Subject matter in high school has for the better part of the last century been compartmentalized: It was the domain of the English department to introduce and investigate the use of the written word, and of the science department to provide the opportunity for experimentation with a variety of living, nonliving, and previously living subjects. But with the drive to boost state and national reading scores, the old rigidities have collapsed.

My situation is complicated because I teach in both of these domains—science and English. I have been asked, as a biology teacher, to incorporate the teaching of literacy skills into my science classes. To aid in this task, I’ve attended training sessions on how to help students distinguish between a topic sentence and supporting details in their books, and been given handouts on how to write questions that force students to provide answers in complete sentences.

This, you might say, has become the textbook definition of scientific literacy.

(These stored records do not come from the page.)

File: src/goa_pkg.sv
// Shared types, constants and the elaboration-time arctangent table builder
// for the gradient orientation block. No dependencies.
package goa_pkg;

  // Table size must be a power of two; the index divider produces its bits.
  localparam int ATAN_TABLE_SIZE = 1024;
  localparam int IDX_W           = $clog2(ATAN_TABLE_SIZE);
  localparam int Q_W             = IDX_W + 1;          // index 0 .. ATAN_TABLE_SIZE
  localparam int DIV_STEPS       = IDX_W + 1;          // one quotient bit per stage
  localparam int MAG_W           = 16;                 // magnitude of a 16-bit input
  localparam int ANG_W           = 13;                 // table angle, at most pi/4
  localparam int ORI_W           = 15;                 // orientation, 0 .. pi

  // Angles in radians times 8192
  localparam logic [ORI_W-1:0] PI_Q13      = 15'd25736;
  localparam logic [ORI_W-1:0] HALF_PI_Q13 = 15'd12868;

  // Quadrant and swap decisions that ride along with each word
  typedef struct packed {
    logic swapped;    // vertical magnitude was strictly larger
    logic same_sign;  // first or third quadrant
    logic zero;       // both magnitudes are zero
  } ctl_t;

  typedef logic [ANG_W-1:0] atan_rom_t [0:ATAN_TABLE_SIZE];

  // Shift-subtract unsigned division, elaboration use only
  function automatic logic [63:0] udiv64(input logic [63:0] num, input logic [63:0] den);
    logic [63:0] quo;
    logic [64:0] rem;
    quo = '0;
    rem = '0;
    for (int b = 63; b >= 0; b--) begin
      rem = {rem[63:0], num[b]};
      if (rem >= {1'b0, den}) begin
        rem    = rem - {1'b0, den};
        quo[b] = 1'b1;
      end
    end
    return quo;
  endfunction

  // atan(p / q) in Q31 by alternating power series, for p <= q / 2
  function automatic logic [63:0] series_q31(input logic [63:0] p, input logic [63:0] q);
    logic [63:0] z;
    logic [63:0] z2;
    logic [63:0] w;
    logic [63:0] sum;
    logic [63:0] term;
    z   = udiv64(p << 31, q);
    z2  = (z * z) >> 31;
    w   = z;
    sum = '0;
    for (int k = 0; k < 64; k++) begin
      if (w != 64'd0) begin
        term = udiv64(w, 64'(2 * k + 1));
        if ((k % 2) == 0) begin
          sum = sum + term;
        end else begin
          sum = sum - term;
        end
        w = (w * z2) >> 31;
      end
    end
    return sum;
  endfunction

  // Round a Q31 angle to Q13
  function automatic logic [ANG_W-1:0] q31_to_q13(input logic [63:0] v);
    logic [63:0] r;
    r = (v + 64'(1 << 17)) >> 18;
    return r[ANG_W-1:0];
  endfunction

  // Build atan(i / N) for i = 0 .. N
  function automatic atan_rom_t build_atan_rom();
    atan_rom_t   rom;
    logic [63:0] quarter;
    logic [63:0] n;
    logic [63:0] v;
    n       = 64'(ATAN_TABLE_SIZE);
    quarter = 64'd4 * series_q31(64'd1, 64'd5) - series_q31(64'd1, 64'd239);
    for (int i = 0; i <= ATAN_TABLE_SIZE; i++) begin
      if (64'(2 * i) <= n) begin
        v = series_q31(64'(i), n);
      end else begin
        v = quarter - series_q31(n - 64'(i), n + 64'(i));
      end
      rom[i] = q31_to_q13(v);
    end
    return rom;
  endfunction

endpackage
===== src/goa_pkg.sv =====
// Shared types, constants and the elaboration-time arctangent table builder
// for the gradient orientation block. No dependencies.
package goa_pkg;

  // Table size must be a power of two; the index divider produces its bits.
  localparam int ATAN_TABLE_SIZE = 1024;
  localparam int IDX_W           = $clog2(ATAN_TABLE_SIZE);
  localparam int Q_W             = IDX_W + 1;          // index 0 .. ATAN_TABLE_SIZE
  localparam int DIV_STEPS       = IDX_W + 1;          // one quotient bit per stage
  localparam int MAG_W           = 16;                 // magnitude of a 16-bit input
  localparam int ANG_W           = 13;                 // table angle, at most pi/4
  localparam int ORI_W           = 15;                 // orientation, 0 .. pi

  // Angles in radians times 8192
  localparam logic [ORI_W-1:0] PI_Q13      = 15'd25736;
  localparam logic [ORI_W-1:0] HALF_PI_Q13 = 15'd12868;

  // Quadrant and swap decisions that ride along with each word
  typedef struct packed {
    logic swapped;    // vertical magnitude was strictly larger
    logic same_sign;  // first or third quadrant
    logic zero;       // both magnitudes are zero
  } ctl_t;

  typedef logic [ANG_W-1:0] atan_rom_t [0:ATAN_TABLE_SIZE];

  // Shift-subtract unsigned division, elaboration use only
  function automatic logic [63:0] udiv64(input logic [63:0] num, input logic [63:0] den);
    logic [63:0] quo;
    logic [64:0] rem;
    quo = '0;
    rem = '0;
    for (int b = 63; b >= 0; b--) begin
      rem = {rem[63:0], num[b]};
      if (rem >= {1'b0, den}) begin
        rem    = rem - {1'b0, den};
        quo[b] = 1'b1;
      end
    end
    return quo;
  endfunction

  // atan(p / q) in Q31 by alternating power series, for p <= q / 2
  function automatic logic [63:0] series_q31(input logic [63:0] p, input logic [63:0] q);
    logic [63:0] z;
    logic [63:0] z2;
    logic [63:0] w;
    logic [63:0] sum;
    logic [63:0] term;
    z   = udiv64(p << 31, q);
    z2  = (z * z) >> 31;
    w   = z;
    sum = '0;
    for (int k = 0; k < 64; k++) begin
      if (w != 64'd0) begin
        term = udiv64(w, 64'(2 * k + 1));
        if ((k % 2) == 0) begin
          sum = sum + term;
        end else begin
          sum = sum - term;
        end
        w = (w * z2) >> 31;
      end
    end
    return sum;
  endfunction

  // Round a Q31 angle to Q13
  function automatic logic [ANG_W-1:0] q31_to_q13(input logic [63:0] v);
    logic [63:0] r;
    r = (v + 64'(1 << 17)) >> 18;
    return r[ANG_W-1:0];
  endfunction

  // Build atan(i / N) for i = 0 .. N
  function automatic atan_rom_t build_atan_rom();
    atan_rom_t   rom;
    logic [63:0] quarter;
    logic [63:0] n;
    logic [63:0] v;
    n       = 64'(ATAN_TABLE_SIZE);
    quarter = 64'd4 * series_q31(64'd1, 64'd5) - series_q31(64'd1, 64'd239);
    for (int i = 0; i <= ATAN_TABLE_SIZE; i++) begin
      if (64'(2 * i) <= n) begin
        v = series_q31(64'(i), n);
      end else begin
        v = quarter - series_q31(n - 64'(i), n + 64'(i));
      end
      rom[i] = q31_to_q13(v);
    end
    return rom;
  endfunction

endpackage
<file path="src/sv/bba_pkg.sv">
// Types and constants of the block bitmap allocator.
`default_nettype none

package bba_pkg;

   localparam int MAX_BLOCKS_DEFAULT = 256;
   localparam int ADDR_LIMIT         = 256;   // block numbers are 8 bits
   localparam int MAP_CAP_BYTES      = ADDR_LIMIT / 8;
   localparam int BLOCK_W            = 8;
   localparam int COUNT_W            = 9;
   localparam int CSR_ADDR_W         = 3;
   localparam int CSR_DATA_W         = 32;

   localparam logic [COUNT_W-1:0] BLOCK_COUNT_RESET = 9'd256;
   localparam logic               REG_BLOCK_COUNT   = 1'b0;   // register index bit

   typedef enum logic [1:0] {
      CMD_ALLOC = 2'd0,
      CMD_FREE  = 2'd1,
      CMD_CLAIM = 2'd2,
      CMD_TEST  = 2'd3
   } cmd_type;

   typedef enum logic [1:0] {
      STATUS_OK    = 2'd0,
      STATUS_FULL  = 2'd1,
      STATUS_RANGE = 2'd2
   } status_type;

   typedef struct packed {
      cmd_type              command;
      logic [BLOCK_W-1:0]   block_number;
   } req_type;

   typedef struct packed {
      logic [BLOCK_W-1:0]   result_block;
      status_type           status;
      logic                 was_used;
   } rsp_type;

   // controller -> datapath
   typedef struct packed {
      logic capture;
      logic step;
      logic commit;
   } dp_cmd_type;

   // datapath -> controller
   typedef struct packed {
      logic scan_hit;
      logic scan_end;
   } dp_stat_type;

endpackage

`default_nettype wire

</file>
<file path="src/sv/bba_dp.sv">
// Datapath: request registers, used-bit map, byte scanner and result register.
`default_nettype none

module bba_dp #(
   parameter int MAX_BLOCKS = bba_pkg::MAX_BLOCKS_DEFAULT
) (
   input  wire logic                         clock,
   input  wire logic                         reset,
   input  wire bba_pkg::req_type             req_payload,
   input  wire logic [bba_pkg::COUNT_W-1:0]  block_count,
   input  wire bba_pkg::dp_cmd_type          cmd,
   output bba_pkg::dp_stat_type              stat,
   output bba_pkg::rsp_type                  rsp_payload
);

   localparam int MapBytes = (MAX_BLOCKS + 7) / 8;
   localparam int MapDepth = (MapBytes < bba_pkg::MAP_CAP_BYTES) ? MapBytes
                                                                  : bba_pkg::MAP_CAP_BYTES;
   localparam int IdxW     = (MapDepth > 1) ? $clog2(MapDepth) : 1;
   localparam int CntW     = $clog2(MapDepth + 1);
   localparam int Limit    = (MAX_BLOCKS < bba_pkg::ADDR_LIMIT) ? MAX_BLOCKS
                                                                : bba_pkg::ADDR_LIMIT;
   localparam logic [bba_pkg::COUNT_W-1:0] LimitCount = bba_pkg::COUNT_W'(Limit);

   bba_pkg::cmd_type                 cmd_ff;
   logic [bba_pkg::BLOCK_W-1:0]      blk_ff;
   logic [CntW-1:0]                  scan_idx_ff;
   logic [7:0]                       map_ff [MapDepth];
   bba_pkg::rsp_type                 rsp_ff;
   bba_pkg::rsp_type                 rsp_in;

   logic [bba_pkg::COUNT_W-1:0]      eff_count;
   logic [bba_pkg::COUNT_W-1:0]      scan_base;
   logic [bba_pkg::COUNT_W-1:0]      remain;
   logic                             scan_end;
   logic [7:0]                       scan_byte;
   logic [7:0]                       valid_mask;
   logic [7:0]                       free_bits;
   logic [2:0]                       hit_pos;
   logic                             scan_hit;
   logic [IdxW-1:0]                  single_idx;
   logic [7:0]                       single_byte;
   logic [7:0]                       bit_mask;
   logic                             in_range;
   logic                             wr_en;
   logic [IdxW-1:0]                  wr_idx;
   logic [7:0]                       wr_data;

   assign eff_count = (block_count > LimitCount) ? LimitCount : block_count;

   // scanner: one map byte per cycle
   assign scan_base = bba_pkg::COUNT_W'(scan_idx_ff) << 3;
   assign scan_end  = (scan_base >= eff_count);
   assign remain    = eff_count - scan_base;
   assign scan_byte = map_ff[scan_idx_ff[IdxW-1:0]];

   always_comb begin
      for (int b = 0; b < 8; b++) begin
         valid_mask[b] = (bba_pkg::COUNT_W'(b) < remain);
      end
   end

   assign free_bits = ~scan_byte & valid_mask;
   assign scan_hit  = !scan_end && (free_bits != 8'd0);

   always_comb begin
      hit_pos = 3'd0;
      for (int b = 7; b >= 0; b--) begin
         if (free_bits[b]) begin
            hit_pos = 3'(b);
         end
      end
   end

   // single-block access
   assign single_idx  = blk_ff[IdxW+2:3];
   assign single_byte = map_ff[single_idx];
   assign bit_mask    = 8'd1 << blk_ff[2:0];
   assign in_range    = ({1'b0, blk_ff} < eff_count);

   always_comb begin
      rsp_in.result_block = blk_ff;
      rsp_in.status       = bba_pkg::STATUS_OK;
      rsp_in.was_used     = 1'b0;
      wr_en               = 1'b0;
      wr_idx              = single_idx;
      wr_data             = single_byte;
      if (cmd_ff == bba_pkg::CMD_ALLOC) begin
         wr_idx  = scan_idx_ff[IdxW-1:0];
         wr_data = scan_byte | (8'd1 << hit_pos);
         if (scan_hit) begin
            rsp_in.result_block = {scan_base[7:3], hit_pos};
            wr_en               = 1'b1;
         end else begin
            rsp_in.result_block = '0;
            rsp_in.status       = bba_pkg::STATUS_FULL;
         end
      end else if (!in_range) begin
         rsp_in.status = bba_pkg::STATUS_RANGE;
      end else begin
         rsp_in.was_used = |(single_byte & bit_mask);
         case (cmd_ff)
            bba_pkg::CMD_FREE: begin
               wr_en   = 1'b1;
               wr_data = single_byte & ~bit_mask;
            end
            bba_pkg::CMD_CLAIM: begin
               wr_en   = 1'b1;
               wr_data = single_byte | bit_mask;
            end
            default: begin
            end
         endcase
      end
   end

   always_ff @(posedge clock) begin
      if (cmd.capture) begin
         cmd_ff      <= req_payload.command;
         blk_ff      <= req_payload.block_number;
         scan_idx_ff <= '0;
      end else if (cmd.step) begin
         scan_idx_ff <= scan_idx_ff + 1'b1;
      end
      if (cmd.commit) begin
         rsp_ff <= rsp_in;
      end
   end

   always_ff @(posedge clock) begin
      if (reset) begin
         for (int i = 0; i < MapDepth; i++) begin
            map_ff[i] <= 8'd0;
         end
      end else if (cmd.commit && wr_en) begin
         map_ff[wr_idx] <= wr_data;
      end
   end

   assign stat.scan_hit = scan_hit;
   assign stat.scan_end = scan_end;
   assign rsp_payload   = rsp_ff;

endmodule

`default_nettype wire

</file>
<file path="src/sv/bba_ctrl.sv">
// Controller: request/response handshake and command sequencing.
`default_nettype none

module bba_ctrl (
   input  wire logic                  clock,
   input  wire logic                  reset,
   input  wire logic                  req_valid,
   input  wire bba_pkg::cmd_type      req_command,
   input  wire logic                  rsp_ready,
   input  wire bba_pkg::dp_stat_type  stat,
   output logic                       req_ready,
   output logic                       rsp_valid,
   output bba_pkg::dp_cmd_type        cmd
);

   typedef enum logic [1:0] {
      S_IDLE,
      S_SINGLE,
      S_SCAN
   } state_type;

   state_type state_ff, state_in;
   logic      req_ready_ff, req_ready_in;
   logic      rsp_valid_ff, rsp_valid_in;
   logic      out_free;

   // result register can be loaded when empty or being drained this cycle
   assign out_free = !rsp_valid_ff || rsp_ready;

   always_comb begin
      state_in     = state_ff;
      req_ready_in = 1'b0;
      cmd          = '0;
      case (state_ff)
         S_IDLE: begin
            req_ready_in = 1'b1;
            if (req_valid && req_ready_ff) begin
               cmd.capture  = 1'b1;
               req_ready_in = 1'b0;
               state_in     = (req_command == bba_pkg::CMD_ALLOC) ? S_SCAN : S_SINGLE;
            end
         end
         S_SINGLE: begin
            if (out_free) begin
               cmd.commit   = 1'b1;
               req_ready_in = 1'b1;
               state_in     = S_IDLE;
            end
         end
         S_SCAN: begin
            if (stat.scan_hit || stat.scan_end) begin
               if (out_free) begin
                  cmd.commit   = 1'b1;
                  req_ready_in = 1'b1;
                  state_in     = S_IDLE;
               end
            end else begin
               cmd.step = 1'b1;
            end
         end
         default: begin
            state_in = S_IDLE;
         end
      endcase
      rsp_valid_in = cmd.commit ? 1'b1 : (rsp_ready ? 1'b0 : rsp_valid_ff);
   end

   always_ff @(posedge clock) begin
      if (reset) begin
         state_ff     <= S_IDLE;
         req_ready_ff <= 1'b0;
         rsp_valid_ff <= 1'b0;
      end else begin
         state_ff     <= state_in;
         req_ready_ff <= req_ready_in;
         rsp_valid_ff <= rsp_valid_in;
      end
   end

   assign req_ready = req_ready_ff;
   assign rsp_valid = rsp_valid_ff;

endmodule

`default_nettype wire

</file>
<file path="src/sv/block_bitmap_allocator_core.sv">
// Block bitmap allocator: one used bit per block, first-fit allocate, free, claim, test.
//
// Keeps a used-bit map of up to 256 blocks, all free after reset. Each request
// carries a command: allocate grants the lowest free block below the effective
// count (min of block_count, MAX_BLOCKS and 256) and marks it used, or reports
// a full store; free clears a block's bit, claim sets it, test only reads it.
// A block number at or above the effective count returns out-of-range status
// and leaves the map alone. Free, claim and test commit their result from the
// state after acceptance, once the result register is free. Allocate scans the
// map one byte per cycle from byte 0 until it finds a free bit or passes the
// effective count, which reports a full store. One request is in work at a
// time; the response sits in an output register, so a new request is taken
// while the previous response waits for rsp_ready. The whole map clears on
// reset. block_count sits at byte address 0 of the APB-style port and resets
// to 256; write it only while the block is idle.
`default_nettype none

module block_bitmap_allocator_core #(
   parameter int MAX_BLOCKS = bba_pkg::MAX_BLOCKS_DEFAULT
) (
   input  wire logic                             clock,
   input  wire logic                             reset,
   // request channel
   input  wire logic                             req_valid,
   output logic                                  req_ready,
   input  wire bba_pkg::req_type                 req_payload,
   // response channel
   output logic                                  rsp_valid,
   input  wire logic                             rsp_ready,
   output bba_pkg::rsp_type                      rsp_payload,
   // register port
   input  wire logic                             psel,
   input  wire logic                             penable,
   input  wire logic                             pwrite,
   input  wire logic [bba_pkg::CSR_ADDR_W-1:0]   paddr,
   input  wire logic [bba_pkg::CSR_DATA_W-1:0]   pwdata,
   output logic [bba_pkg::CSR_DATA_W-1:0]        prdata,
   output logic                                  pready
);

   logic [bba_pkg::COUNT_W-1:0] block_count_ff;
   logic [bba_pkg::COUNT_W-1:0] block_count_in;
   logic                        csr_wr;
   bba_pkg::dp_cmd_type         dp_cmd;
   bba_pkg::dp_stat_type        dp_stat;

   // register port: never inserts wait states, write in the access phase
   assign pready = 1'b1;
   assign csr_wr = psel && penable && pwrite && (paddr[2] == bba_pkg::REG_BLOCK_COUNT);

   assign block_count_in = csr_wr ? pwdata[bba_pkg::COUNT_W-1:0] : block_count_ff;

   always_ff @(posedge clock) begin
      if (reset) begin
         block_count_ff <= bba_pkg::BLOCK_COUNT_RESET;
      end else begin
         block_count_ff <= block_count_in;
      end
   end

   assign prdata = (paddr[2] == bba_pkg::REG_BLOCK_COUNT)
                 ? {{(bba_pkg::CSR_DATA_W - bba_pkg::COUNT_W){1'b0}}, block_count_ff}
                 : '0;

   // sequencing
   bba_ctrl u_ctrl (
      .clock       (clock),
      .reset       (reset),
      .req_valid   (req_valid),
      .req_command (req_payload.command),
      .rsp_ready   (rsp_ready),
      .stat        (dp_stat),
      .req_ready   (req_ready),
      .rsp_valid   (rsp_valid),
      .cmd         (dp_cmd)
   );

   // map, scanner and result register
   bba_dp #(
      .MAX_BLOCKS (MAX_BLOCKS)
   ) u_dp (
      .clock       (clock),
      .reset       (reset),
      .req_payload (req_payload),
      .block_count (block_count_ff),
      .cmd         (dp_cmd),
      .stat        (dp_stat),
      .rsp_payload (rsp_payload)
   );

endmodule

`default_nettype wire

</file>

Learning with a 10-pound text in hand has the potential to produce the kind of populace that E.D. Hirsch Jr. perhaps was hoping his campaign for cultural literacy would accomplish. The notion was that, if every child had a bank of common words, facts, and concepts he or she knew at the end of each grade level, it would translate in time to a citizenry able to communicate more effectively with one another.

If these standards were applied to the sciences, this would theoretically infuse society with individuals capable of discussing the natural world in a literate manner. It would counteract the sense of informed ignorance that has come to pervade fields such as technology and medicine. When someone was participating in a discussion of the speed of a computer’s processor, for example, he or she would know that the hertz being talked about had nothing to do with renting a car, but referred to the number of cycles per second. And, when told there was no antibiotic for West Nile virus, this same person would understand that this was because the virus is not actually alive. We might even be able to have a national conversation about global warming that mentioned practical solutions.

But would this mean we had achieved scientific literacy? No.

Science is about wonder; it is about discovery. The developmental psychologist Jean Piaget believed that each child learns through discovery. The cognitive psychologist Howard Gardner determined that each person must achieve that input in his or her own way, because there are multiple intelligences. Charles Darwin set foot on the HMS Beagle simply because it offered the promise of handling creatures no one in England had ever observed—and eventually proposed the theory of natural selection. Albert Einstein preferred his own “thought experiments” (that is, daydreaming) to schoolwork. He ultimately advanced the theory of relativity.

If science is about finding the ruling principles of our natural world, and if the people who helped write the definitions came to their conclusions by personal discovery, then shouldn’t a part of becoming scientifically literate be to go through those same paces?

By allowing students to discover concepts on their own, we enable them to scaffold the ideas with observations they have made in their daily existence, thus binding the learning to emotion. Daniel Goleman, the author of Emotional Intelligence and Social Intelligence, would argue that this kind of learning allows students to create lifelong memories that reinforce the learning. This ensures that something taught in 5th grade, revisited in 7th grade, and further elucidated in 10th grade will be easily recalled. And it provides the opportunity for students to develop their own, singular questions based on perceived anomalies in what they observe. These can lead to investigation and experimentation—the lifeblood of science.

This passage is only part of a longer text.